PROBLEM TO WORK ON –
Beginning with the first line, copy out each line of the material until the line containing "dfrtp_1 0.44, or4_4" has been copied as well.

━━━━━━━━━━━━━━━━━━━━

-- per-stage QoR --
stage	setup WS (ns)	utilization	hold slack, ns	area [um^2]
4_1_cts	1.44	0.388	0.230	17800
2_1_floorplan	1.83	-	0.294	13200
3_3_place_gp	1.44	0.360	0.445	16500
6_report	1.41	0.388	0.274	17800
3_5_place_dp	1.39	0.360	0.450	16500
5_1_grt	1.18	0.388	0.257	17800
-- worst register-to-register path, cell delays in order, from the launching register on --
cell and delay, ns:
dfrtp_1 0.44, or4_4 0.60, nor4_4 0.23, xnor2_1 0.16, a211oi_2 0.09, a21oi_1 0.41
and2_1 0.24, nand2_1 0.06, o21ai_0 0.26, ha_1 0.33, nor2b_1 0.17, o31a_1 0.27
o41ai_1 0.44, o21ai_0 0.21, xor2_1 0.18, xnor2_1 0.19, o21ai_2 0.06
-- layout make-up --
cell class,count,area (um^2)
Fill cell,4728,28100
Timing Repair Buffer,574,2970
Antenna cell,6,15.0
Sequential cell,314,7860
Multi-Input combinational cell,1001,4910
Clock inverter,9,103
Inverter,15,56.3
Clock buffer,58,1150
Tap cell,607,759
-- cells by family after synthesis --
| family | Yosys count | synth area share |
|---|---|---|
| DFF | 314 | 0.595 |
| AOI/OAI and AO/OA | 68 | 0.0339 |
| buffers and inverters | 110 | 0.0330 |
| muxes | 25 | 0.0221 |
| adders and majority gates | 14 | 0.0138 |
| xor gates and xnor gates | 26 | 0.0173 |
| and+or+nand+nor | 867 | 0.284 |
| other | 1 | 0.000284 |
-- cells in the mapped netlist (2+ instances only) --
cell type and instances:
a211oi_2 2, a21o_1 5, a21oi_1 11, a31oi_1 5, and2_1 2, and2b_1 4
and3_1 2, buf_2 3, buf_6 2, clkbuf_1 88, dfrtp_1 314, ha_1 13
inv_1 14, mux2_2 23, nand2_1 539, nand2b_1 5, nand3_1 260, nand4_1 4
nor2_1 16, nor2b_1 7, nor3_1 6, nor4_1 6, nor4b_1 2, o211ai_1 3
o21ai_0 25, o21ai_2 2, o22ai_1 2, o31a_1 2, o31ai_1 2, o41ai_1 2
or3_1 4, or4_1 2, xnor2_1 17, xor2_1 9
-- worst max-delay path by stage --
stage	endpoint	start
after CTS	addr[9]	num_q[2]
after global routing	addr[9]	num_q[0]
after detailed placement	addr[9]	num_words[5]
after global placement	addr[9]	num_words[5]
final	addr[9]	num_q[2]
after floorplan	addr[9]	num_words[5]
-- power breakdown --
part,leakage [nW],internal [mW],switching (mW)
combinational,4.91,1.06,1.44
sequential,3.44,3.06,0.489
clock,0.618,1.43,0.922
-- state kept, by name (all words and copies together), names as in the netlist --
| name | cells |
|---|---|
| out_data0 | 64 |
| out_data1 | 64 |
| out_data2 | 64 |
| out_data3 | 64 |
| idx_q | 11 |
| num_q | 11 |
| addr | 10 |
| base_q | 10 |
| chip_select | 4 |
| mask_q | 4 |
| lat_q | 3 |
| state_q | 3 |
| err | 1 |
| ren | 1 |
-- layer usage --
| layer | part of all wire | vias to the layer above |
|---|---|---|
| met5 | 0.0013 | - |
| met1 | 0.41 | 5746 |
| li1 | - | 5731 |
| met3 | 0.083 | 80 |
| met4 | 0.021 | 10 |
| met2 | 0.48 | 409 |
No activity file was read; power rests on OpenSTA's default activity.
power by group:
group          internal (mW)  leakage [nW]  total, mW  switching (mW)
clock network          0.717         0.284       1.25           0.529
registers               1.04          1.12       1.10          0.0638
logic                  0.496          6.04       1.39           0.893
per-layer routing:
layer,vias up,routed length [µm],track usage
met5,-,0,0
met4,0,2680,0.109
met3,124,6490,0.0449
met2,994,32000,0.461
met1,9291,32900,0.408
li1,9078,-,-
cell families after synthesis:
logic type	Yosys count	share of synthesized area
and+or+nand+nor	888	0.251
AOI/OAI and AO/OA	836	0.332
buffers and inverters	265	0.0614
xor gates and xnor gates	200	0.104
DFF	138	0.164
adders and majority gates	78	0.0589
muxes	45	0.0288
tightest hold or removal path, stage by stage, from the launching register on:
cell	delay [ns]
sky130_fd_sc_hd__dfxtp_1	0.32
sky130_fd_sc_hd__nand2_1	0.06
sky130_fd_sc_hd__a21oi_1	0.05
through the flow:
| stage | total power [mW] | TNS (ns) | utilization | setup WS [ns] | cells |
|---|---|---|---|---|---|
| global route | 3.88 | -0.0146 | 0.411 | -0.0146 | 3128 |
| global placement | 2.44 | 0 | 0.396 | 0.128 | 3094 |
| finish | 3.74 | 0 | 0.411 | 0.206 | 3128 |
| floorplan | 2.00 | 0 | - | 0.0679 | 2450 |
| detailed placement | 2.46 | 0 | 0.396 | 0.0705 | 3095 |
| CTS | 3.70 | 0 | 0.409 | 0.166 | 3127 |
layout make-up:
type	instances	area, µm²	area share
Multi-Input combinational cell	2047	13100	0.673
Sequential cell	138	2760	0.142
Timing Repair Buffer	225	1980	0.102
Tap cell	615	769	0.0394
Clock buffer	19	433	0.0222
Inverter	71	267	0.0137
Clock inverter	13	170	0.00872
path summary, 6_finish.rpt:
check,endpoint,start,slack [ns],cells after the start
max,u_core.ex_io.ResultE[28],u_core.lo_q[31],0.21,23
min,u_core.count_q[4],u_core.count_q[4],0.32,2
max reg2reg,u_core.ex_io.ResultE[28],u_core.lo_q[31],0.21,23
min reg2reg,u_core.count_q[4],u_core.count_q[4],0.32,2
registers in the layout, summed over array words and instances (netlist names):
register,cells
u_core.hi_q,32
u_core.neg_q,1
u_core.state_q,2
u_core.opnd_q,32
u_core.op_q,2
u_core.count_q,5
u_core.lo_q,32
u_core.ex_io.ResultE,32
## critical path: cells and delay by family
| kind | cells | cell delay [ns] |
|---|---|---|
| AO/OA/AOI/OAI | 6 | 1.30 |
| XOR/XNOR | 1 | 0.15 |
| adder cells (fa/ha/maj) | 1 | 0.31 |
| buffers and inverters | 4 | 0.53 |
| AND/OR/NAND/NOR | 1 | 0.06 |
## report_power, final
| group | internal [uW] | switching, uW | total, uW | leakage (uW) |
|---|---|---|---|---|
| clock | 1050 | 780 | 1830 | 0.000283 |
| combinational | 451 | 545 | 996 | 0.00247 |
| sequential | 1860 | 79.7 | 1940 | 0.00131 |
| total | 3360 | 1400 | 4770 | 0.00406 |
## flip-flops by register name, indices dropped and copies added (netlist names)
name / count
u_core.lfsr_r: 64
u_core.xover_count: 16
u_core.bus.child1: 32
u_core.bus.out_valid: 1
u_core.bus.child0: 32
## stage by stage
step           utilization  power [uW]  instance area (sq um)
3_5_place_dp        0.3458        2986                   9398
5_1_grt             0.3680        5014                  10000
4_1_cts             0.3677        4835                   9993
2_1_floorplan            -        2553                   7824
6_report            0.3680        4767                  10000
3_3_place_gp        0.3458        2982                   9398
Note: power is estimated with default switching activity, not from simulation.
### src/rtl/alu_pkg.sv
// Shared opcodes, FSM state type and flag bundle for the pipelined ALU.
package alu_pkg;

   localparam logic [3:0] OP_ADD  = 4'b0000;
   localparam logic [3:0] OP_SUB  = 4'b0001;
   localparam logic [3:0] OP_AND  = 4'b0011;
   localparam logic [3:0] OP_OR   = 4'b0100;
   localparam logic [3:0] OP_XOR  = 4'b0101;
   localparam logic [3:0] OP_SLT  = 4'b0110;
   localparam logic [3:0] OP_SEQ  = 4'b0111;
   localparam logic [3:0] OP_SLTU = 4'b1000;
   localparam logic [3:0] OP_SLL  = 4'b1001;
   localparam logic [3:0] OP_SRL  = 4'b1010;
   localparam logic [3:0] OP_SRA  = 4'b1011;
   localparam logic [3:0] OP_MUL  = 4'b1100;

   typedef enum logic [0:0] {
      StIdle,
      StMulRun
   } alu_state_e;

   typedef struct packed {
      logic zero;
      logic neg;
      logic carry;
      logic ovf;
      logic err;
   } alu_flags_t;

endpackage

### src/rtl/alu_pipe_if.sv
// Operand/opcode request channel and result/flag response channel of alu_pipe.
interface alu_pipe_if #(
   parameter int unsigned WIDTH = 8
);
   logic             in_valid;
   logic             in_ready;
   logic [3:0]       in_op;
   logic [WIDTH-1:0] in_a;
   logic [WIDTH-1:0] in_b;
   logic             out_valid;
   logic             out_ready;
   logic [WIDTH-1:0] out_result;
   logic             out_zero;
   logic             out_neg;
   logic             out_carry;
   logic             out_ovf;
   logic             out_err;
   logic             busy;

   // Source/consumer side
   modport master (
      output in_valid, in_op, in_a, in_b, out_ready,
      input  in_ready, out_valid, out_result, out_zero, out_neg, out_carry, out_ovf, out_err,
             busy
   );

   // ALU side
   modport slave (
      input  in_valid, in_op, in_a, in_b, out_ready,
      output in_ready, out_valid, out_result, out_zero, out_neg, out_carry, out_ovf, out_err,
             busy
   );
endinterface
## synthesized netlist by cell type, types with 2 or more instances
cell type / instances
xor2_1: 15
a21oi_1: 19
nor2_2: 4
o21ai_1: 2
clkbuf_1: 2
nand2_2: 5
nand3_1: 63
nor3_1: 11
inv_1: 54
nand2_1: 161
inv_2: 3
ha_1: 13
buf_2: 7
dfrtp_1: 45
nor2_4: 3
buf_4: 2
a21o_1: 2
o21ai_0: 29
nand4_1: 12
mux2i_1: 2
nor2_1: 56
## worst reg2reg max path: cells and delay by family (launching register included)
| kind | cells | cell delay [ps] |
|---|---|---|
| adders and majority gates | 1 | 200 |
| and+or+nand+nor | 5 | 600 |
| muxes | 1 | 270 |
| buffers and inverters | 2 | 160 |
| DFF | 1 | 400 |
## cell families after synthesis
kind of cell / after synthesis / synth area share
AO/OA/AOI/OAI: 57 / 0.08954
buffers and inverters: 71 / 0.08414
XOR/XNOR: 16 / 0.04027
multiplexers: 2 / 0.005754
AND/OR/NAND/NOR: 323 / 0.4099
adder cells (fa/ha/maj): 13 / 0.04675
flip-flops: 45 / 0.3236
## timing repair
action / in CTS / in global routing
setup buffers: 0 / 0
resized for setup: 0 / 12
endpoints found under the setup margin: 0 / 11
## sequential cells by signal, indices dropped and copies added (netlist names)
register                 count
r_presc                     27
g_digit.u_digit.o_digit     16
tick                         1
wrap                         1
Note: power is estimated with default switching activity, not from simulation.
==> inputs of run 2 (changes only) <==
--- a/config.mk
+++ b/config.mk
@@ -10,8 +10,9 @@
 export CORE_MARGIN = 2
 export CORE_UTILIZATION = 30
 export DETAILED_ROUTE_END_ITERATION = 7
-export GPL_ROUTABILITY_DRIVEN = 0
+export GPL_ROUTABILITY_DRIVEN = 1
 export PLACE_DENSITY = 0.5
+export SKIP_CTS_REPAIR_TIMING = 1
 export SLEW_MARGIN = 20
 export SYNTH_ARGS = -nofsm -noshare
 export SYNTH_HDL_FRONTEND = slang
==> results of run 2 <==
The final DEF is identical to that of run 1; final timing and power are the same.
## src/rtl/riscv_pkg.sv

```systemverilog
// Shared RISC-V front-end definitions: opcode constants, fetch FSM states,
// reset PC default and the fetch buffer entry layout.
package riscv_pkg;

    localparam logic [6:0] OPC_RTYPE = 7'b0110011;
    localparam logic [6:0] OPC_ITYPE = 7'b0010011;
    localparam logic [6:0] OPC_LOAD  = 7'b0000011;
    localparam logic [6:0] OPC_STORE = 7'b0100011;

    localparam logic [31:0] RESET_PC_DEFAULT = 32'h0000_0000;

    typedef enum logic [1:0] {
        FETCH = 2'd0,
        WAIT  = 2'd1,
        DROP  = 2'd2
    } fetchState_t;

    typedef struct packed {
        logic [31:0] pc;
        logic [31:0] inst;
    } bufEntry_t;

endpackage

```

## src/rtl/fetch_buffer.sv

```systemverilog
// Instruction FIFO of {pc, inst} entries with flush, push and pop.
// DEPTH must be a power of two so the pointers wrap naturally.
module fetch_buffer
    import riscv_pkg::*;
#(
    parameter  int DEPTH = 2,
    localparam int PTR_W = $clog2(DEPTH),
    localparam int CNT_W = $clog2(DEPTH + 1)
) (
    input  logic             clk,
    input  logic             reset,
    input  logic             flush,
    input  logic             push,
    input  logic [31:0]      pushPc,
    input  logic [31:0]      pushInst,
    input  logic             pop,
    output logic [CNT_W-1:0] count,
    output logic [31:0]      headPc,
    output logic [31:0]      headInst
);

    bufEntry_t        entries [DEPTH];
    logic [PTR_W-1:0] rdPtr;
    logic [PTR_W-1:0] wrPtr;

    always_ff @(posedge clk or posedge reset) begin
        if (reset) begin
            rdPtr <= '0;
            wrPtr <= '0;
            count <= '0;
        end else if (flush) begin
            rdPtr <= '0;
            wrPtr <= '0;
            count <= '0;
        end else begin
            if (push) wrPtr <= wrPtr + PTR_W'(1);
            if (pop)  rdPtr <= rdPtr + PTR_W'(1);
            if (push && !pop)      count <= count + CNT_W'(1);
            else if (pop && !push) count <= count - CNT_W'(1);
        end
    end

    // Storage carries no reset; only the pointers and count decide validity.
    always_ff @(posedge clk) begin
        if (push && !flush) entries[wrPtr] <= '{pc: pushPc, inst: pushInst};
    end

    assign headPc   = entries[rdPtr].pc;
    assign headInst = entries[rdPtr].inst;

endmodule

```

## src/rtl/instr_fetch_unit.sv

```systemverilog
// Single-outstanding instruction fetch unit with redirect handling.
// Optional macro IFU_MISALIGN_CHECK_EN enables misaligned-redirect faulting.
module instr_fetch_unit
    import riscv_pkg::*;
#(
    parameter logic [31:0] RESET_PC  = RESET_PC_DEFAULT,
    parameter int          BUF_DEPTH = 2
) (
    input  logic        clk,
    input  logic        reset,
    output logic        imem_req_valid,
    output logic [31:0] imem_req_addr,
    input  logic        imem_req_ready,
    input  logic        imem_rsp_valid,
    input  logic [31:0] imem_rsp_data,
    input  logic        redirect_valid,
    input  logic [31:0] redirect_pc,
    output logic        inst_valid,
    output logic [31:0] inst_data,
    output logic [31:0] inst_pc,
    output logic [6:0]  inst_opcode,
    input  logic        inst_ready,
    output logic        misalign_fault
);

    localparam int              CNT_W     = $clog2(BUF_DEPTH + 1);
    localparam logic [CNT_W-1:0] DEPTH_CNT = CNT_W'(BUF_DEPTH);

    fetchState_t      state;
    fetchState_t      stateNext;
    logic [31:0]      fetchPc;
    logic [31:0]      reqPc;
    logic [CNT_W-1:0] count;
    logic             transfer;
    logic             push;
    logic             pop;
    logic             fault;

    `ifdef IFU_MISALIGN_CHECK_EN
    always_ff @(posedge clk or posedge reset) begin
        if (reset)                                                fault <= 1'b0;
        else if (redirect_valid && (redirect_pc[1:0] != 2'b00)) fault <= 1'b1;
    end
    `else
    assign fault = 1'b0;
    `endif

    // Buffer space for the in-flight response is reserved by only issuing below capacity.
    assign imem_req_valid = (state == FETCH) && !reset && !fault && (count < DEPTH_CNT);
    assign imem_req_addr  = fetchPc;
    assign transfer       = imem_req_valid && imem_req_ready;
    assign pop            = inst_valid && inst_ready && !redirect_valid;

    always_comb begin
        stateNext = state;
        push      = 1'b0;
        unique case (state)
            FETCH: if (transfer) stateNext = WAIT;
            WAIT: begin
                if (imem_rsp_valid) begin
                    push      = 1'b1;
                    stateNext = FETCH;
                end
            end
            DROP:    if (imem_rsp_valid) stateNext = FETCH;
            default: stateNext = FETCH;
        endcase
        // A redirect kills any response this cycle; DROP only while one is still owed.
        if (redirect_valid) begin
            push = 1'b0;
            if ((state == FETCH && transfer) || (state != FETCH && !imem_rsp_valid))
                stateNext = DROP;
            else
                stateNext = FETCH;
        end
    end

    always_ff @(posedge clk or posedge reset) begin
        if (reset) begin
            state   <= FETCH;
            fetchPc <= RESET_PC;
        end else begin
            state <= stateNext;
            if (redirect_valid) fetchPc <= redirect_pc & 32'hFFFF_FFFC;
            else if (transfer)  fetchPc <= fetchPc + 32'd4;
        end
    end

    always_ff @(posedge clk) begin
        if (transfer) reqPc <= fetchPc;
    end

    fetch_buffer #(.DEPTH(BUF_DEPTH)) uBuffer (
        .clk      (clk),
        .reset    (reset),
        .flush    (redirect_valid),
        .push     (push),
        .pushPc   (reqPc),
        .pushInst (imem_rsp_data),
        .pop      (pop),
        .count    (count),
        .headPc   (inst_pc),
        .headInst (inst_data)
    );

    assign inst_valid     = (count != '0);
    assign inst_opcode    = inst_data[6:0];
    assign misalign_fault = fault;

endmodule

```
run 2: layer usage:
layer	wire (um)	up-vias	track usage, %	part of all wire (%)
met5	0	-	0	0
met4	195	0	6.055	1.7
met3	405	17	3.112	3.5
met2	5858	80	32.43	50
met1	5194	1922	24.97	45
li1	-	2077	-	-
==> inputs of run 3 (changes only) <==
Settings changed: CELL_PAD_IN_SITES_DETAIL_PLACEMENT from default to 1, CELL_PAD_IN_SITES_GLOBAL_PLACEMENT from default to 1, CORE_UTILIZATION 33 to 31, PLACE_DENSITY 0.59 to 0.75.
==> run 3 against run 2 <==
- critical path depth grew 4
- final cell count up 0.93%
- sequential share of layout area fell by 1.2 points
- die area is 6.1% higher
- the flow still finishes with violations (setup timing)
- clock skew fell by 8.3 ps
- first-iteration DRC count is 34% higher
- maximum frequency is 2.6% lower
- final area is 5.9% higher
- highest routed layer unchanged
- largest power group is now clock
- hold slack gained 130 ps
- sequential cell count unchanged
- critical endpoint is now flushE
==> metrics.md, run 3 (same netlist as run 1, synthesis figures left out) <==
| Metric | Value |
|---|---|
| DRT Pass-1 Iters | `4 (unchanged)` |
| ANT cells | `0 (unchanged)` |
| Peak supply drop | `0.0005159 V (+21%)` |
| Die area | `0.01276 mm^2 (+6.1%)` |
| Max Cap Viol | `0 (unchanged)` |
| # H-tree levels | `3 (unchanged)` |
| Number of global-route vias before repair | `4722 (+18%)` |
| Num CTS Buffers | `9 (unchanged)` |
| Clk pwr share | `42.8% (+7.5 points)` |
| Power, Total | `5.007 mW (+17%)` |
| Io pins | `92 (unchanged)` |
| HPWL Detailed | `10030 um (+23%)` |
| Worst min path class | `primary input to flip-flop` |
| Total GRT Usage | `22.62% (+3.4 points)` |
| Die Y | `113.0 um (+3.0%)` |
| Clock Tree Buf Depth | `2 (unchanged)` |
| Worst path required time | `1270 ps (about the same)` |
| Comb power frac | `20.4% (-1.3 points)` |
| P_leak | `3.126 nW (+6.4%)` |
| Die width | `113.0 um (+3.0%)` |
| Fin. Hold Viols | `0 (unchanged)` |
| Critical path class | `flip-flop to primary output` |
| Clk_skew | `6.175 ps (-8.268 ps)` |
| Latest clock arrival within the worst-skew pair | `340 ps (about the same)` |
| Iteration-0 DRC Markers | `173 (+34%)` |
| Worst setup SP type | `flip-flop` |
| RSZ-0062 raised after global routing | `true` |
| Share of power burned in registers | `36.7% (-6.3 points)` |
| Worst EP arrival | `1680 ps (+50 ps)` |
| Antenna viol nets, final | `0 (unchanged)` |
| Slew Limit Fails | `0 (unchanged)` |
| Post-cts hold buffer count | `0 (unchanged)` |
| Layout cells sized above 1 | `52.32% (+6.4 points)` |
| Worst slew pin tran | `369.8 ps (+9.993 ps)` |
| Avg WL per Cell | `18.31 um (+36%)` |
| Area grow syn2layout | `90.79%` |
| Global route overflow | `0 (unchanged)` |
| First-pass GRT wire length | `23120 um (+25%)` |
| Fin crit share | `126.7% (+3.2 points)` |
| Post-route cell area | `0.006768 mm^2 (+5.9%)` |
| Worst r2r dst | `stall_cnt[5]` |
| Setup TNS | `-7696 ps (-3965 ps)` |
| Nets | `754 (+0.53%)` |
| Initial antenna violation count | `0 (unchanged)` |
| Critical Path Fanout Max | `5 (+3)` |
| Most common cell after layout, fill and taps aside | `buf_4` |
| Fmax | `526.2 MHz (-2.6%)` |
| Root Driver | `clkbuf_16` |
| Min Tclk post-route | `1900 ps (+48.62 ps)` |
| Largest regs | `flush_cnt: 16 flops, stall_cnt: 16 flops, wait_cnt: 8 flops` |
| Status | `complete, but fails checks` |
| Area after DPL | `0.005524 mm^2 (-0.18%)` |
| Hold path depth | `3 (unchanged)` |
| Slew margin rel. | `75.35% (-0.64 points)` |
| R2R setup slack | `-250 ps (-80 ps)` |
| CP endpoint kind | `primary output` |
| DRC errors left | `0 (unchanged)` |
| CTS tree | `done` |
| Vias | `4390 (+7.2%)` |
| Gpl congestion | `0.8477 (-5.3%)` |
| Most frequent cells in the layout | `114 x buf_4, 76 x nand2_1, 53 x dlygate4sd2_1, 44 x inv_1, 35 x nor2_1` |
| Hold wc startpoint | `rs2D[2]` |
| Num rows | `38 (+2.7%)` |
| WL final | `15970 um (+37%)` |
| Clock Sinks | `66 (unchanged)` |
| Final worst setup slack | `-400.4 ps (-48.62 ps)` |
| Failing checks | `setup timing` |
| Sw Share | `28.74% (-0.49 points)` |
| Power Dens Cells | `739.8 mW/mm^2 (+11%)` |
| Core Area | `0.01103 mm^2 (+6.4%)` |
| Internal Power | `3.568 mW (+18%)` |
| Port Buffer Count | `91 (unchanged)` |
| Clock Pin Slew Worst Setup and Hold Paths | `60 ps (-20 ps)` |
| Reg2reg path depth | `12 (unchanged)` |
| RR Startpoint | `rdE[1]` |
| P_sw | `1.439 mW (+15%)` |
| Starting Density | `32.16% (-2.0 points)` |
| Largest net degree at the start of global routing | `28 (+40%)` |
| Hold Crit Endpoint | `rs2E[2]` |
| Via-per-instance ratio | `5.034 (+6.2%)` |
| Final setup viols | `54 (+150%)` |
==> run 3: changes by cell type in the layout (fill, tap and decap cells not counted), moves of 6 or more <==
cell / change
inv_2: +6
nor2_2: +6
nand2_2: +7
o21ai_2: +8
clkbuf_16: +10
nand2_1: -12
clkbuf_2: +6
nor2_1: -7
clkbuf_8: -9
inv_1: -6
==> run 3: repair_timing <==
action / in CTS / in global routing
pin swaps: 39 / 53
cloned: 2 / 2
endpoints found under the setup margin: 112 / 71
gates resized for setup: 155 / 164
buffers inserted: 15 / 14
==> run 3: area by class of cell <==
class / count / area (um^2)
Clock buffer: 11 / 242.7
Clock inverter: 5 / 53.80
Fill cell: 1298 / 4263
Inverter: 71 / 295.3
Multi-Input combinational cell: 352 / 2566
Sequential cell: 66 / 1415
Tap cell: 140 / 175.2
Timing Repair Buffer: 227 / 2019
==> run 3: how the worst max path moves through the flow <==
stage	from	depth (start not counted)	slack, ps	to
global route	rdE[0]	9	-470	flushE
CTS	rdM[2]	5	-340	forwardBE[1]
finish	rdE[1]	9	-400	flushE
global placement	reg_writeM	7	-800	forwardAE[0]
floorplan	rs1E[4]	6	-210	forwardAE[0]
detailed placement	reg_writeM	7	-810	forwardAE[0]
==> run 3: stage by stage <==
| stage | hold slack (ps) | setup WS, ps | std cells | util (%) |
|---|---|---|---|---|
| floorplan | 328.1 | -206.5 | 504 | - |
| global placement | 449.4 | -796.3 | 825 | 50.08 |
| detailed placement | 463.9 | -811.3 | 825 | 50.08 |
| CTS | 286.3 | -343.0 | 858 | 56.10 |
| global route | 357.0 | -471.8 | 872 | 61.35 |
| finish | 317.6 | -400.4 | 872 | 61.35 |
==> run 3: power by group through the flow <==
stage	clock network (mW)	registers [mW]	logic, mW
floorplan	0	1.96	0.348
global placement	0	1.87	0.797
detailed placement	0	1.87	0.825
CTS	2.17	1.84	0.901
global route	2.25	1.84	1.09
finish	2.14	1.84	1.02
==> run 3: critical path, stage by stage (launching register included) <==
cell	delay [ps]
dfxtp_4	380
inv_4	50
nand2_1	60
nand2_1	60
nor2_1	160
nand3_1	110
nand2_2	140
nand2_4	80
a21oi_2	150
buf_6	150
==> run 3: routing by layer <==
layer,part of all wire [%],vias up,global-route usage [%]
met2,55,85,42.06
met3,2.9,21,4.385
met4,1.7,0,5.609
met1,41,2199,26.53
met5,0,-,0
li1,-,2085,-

━━━━━━━━━━━━━━━━━━━━

RESULT OF THE EXERCISE –
-- per-stage QoR --
stage	setup WS (ns)	utilization	hold slack, ns	area [um^2]
4_1_cts	1.44	0.388	0.230	17800
2_1_floorplan	1.83	-	0.294	13200
3_3_place_gp	1.44	0.360	0.445	16500
6_report	1.41	0.388	0.274	17800
3_5_place_dp	1.39	0.360	0.450	16500
5_1_grt	1.18	0.388	0.257	17800
-- worst register-to-register path, cell delays in order, from the launching register on --
cell and delay, ns:
dfrtp_1 0.44, or4_4 0.60, nor4_4 0.23, xnor2_1 0.16, a211oi_2 0.09, a21oi_1 0.41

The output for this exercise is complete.